● Work instructions
Begin at the line containing "mux2_4: 27 / 405" in the data below and go on through the line containing "nor2_1: 11 / 41.3", repeating each line exactly; include both ends and no other line.

(Collected data entries)
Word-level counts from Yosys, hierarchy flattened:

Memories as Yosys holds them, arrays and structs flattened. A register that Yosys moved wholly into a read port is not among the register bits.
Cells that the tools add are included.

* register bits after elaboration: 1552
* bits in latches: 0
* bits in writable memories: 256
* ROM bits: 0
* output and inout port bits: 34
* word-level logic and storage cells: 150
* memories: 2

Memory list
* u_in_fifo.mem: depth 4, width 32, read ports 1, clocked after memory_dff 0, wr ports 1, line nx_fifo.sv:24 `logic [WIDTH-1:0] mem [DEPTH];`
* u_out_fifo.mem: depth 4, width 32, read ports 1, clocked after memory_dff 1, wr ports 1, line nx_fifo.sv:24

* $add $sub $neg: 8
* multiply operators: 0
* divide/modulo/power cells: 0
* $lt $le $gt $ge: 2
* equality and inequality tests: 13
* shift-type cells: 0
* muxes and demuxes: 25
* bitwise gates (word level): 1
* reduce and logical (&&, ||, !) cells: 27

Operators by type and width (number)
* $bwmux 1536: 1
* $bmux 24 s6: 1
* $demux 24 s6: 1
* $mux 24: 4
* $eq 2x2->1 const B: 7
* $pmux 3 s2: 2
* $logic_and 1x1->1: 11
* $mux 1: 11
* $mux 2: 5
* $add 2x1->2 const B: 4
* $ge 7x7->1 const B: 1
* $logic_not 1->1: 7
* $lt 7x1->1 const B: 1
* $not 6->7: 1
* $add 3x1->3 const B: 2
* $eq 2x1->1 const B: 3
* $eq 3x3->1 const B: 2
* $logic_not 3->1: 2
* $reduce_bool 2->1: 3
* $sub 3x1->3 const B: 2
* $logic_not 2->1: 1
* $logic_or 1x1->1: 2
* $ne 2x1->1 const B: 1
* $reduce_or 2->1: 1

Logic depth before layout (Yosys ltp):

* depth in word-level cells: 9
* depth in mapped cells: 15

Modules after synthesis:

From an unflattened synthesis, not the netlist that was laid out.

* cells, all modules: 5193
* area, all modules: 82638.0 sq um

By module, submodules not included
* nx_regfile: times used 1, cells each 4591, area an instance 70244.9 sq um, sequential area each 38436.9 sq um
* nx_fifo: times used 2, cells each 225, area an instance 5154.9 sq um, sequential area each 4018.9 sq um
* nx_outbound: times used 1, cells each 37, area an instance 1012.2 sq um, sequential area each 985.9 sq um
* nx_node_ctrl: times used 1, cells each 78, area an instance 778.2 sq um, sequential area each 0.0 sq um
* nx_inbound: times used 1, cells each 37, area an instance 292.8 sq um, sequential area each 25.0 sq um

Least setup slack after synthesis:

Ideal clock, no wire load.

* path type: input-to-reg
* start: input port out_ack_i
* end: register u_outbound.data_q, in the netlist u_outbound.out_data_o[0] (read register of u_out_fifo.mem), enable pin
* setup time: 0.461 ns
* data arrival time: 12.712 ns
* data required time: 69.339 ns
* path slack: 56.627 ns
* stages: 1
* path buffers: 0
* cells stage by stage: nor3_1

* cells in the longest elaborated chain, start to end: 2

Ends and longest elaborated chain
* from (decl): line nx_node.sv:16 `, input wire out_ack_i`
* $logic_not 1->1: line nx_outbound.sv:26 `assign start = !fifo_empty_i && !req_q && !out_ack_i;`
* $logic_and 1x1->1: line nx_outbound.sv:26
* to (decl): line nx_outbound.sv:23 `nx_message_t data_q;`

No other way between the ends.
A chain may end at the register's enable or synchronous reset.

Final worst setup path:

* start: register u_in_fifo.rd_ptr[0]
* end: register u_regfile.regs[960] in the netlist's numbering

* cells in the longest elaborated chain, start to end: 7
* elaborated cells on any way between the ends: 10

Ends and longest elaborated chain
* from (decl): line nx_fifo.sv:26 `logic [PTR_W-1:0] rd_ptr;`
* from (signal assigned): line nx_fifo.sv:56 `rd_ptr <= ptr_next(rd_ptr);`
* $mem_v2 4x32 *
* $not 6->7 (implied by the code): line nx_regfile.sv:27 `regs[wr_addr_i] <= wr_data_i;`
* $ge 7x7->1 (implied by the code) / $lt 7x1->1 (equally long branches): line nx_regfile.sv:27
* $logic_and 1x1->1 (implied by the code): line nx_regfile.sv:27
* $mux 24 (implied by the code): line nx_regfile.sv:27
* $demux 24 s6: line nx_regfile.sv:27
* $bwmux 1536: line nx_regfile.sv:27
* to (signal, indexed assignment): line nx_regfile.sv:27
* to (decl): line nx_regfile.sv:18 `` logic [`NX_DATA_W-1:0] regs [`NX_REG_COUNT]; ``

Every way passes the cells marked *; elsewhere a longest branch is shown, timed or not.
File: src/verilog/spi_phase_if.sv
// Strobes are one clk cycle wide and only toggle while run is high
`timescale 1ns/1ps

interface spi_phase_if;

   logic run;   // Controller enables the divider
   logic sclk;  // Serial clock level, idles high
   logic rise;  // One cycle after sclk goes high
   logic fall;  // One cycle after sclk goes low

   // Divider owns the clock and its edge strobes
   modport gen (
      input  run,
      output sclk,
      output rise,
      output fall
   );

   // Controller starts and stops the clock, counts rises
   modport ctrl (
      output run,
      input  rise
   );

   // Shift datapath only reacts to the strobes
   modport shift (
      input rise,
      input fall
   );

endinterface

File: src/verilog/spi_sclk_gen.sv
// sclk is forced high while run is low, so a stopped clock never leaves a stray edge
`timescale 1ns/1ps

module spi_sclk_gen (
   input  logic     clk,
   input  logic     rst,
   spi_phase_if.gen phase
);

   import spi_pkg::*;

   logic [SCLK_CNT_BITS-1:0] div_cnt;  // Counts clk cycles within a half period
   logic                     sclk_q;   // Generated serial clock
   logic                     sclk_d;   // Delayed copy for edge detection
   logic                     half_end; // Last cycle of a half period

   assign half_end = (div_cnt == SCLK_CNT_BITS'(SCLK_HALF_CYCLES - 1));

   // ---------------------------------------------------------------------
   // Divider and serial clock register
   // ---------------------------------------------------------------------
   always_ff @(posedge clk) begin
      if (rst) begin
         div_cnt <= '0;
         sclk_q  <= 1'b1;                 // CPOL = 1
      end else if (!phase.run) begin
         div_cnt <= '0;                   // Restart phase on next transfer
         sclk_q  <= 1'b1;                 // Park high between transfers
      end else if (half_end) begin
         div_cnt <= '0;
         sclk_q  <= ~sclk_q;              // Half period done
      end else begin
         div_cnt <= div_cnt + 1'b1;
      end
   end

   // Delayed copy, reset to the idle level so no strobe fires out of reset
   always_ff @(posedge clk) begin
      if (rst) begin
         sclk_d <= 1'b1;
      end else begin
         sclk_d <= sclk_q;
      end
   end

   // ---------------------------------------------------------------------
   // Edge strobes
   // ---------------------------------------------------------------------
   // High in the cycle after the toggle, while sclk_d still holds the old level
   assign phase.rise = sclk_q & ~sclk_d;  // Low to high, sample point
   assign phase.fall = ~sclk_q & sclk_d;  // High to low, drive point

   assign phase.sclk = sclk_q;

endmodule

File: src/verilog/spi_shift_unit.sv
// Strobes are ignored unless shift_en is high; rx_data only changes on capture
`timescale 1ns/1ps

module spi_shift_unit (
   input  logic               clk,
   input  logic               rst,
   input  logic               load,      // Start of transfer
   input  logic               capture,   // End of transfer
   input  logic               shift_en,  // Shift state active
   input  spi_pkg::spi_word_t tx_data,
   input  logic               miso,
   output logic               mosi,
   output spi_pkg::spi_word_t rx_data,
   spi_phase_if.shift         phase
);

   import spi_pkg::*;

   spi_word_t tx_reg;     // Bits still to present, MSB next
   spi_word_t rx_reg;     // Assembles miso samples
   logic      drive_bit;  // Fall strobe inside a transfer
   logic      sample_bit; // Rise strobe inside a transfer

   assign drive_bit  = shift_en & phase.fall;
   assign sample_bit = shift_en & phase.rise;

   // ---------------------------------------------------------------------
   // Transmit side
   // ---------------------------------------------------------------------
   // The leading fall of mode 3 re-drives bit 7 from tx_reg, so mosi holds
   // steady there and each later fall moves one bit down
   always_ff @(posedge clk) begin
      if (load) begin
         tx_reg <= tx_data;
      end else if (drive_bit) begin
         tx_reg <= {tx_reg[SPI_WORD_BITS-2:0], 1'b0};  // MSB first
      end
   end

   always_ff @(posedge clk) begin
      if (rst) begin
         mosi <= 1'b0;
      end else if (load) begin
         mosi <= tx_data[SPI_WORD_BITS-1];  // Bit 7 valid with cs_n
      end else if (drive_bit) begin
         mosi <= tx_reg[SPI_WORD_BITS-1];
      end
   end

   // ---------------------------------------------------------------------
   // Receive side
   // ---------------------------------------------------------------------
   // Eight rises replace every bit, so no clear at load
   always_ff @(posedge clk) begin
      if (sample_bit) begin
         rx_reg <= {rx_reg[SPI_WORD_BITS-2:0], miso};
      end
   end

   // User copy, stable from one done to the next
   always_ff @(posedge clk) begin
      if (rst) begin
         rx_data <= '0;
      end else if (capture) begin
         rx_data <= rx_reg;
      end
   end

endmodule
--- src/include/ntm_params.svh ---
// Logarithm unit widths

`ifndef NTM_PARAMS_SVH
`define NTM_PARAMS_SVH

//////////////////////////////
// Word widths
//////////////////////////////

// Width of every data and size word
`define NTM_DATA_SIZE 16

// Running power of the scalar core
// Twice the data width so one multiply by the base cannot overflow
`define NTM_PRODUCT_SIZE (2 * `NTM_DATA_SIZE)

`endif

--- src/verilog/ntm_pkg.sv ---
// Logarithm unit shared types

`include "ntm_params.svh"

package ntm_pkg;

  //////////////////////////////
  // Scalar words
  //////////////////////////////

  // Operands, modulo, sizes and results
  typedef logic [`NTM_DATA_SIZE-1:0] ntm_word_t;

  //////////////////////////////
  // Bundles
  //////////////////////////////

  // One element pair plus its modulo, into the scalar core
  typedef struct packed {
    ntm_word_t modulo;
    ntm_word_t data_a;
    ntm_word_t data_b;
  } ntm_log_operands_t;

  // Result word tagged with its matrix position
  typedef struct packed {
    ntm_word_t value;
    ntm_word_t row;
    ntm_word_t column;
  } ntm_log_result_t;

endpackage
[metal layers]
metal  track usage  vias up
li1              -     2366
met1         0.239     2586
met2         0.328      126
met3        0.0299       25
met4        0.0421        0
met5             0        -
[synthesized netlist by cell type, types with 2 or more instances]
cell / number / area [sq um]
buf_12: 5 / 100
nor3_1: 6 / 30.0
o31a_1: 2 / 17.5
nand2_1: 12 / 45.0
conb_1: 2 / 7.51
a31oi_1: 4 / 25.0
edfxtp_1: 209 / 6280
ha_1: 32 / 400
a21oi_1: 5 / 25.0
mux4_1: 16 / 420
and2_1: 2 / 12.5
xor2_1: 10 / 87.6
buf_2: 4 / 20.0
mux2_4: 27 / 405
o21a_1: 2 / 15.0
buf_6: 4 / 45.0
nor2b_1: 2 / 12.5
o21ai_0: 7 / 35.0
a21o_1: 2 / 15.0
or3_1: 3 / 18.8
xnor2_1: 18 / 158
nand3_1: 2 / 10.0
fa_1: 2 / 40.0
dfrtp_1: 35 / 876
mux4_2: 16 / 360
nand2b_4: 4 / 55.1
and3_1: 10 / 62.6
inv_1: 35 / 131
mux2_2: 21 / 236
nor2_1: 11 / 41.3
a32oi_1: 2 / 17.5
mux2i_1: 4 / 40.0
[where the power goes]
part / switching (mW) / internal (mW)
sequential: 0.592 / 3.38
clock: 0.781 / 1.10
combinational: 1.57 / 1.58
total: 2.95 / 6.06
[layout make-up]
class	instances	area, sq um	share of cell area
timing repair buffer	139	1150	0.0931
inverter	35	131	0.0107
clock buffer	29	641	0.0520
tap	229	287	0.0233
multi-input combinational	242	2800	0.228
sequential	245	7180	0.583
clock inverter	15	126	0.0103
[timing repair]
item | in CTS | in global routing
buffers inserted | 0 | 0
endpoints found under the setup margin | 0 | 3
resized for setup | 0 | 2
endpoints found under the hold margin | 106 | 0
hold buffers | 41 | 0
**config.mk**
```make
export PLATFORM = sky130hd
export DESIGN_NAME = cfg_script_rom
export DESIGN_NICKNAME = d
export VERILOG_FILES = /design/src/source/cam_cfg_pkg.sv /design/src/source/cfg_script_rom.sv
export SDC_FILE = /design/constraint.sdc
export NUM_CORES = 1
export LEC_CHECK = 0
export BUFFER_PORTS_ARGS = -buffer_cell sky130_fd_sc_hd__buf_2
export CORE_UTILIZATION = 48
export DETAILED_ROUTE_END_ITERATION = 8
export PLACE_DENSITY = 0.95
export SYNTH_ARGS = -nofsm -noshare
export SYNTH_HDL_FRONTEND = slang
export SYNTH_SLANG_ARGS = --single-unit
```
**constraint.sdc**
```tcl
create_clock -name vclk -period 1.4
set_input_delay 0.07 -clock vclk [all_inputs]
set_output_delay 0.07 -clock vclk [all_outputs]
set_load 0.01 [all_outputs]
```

● Exercise solution
mux2_4: 27 / 405
o21a_1: 2 / 15.0
buf_6: 4 / 45.0
nor2b_1: 2 / 12.5
o21ai_0: 7 / 35.0
a21o_1: 2 / 15.0
or3_1: 3 / 18.8
xnor2_1: 18 / 158
nand3_1: 2 / 10.0
fa_1: 2 / 40.0
dfrtp_1: 35 / 876
mux4_2: 16 / 360
nand2b_4: 4 / 55.1
and3_1: 10 / 62.6
inv_1: 35 / 131
mux2_2: 21 / 236
nor2_1: 11 / 41.3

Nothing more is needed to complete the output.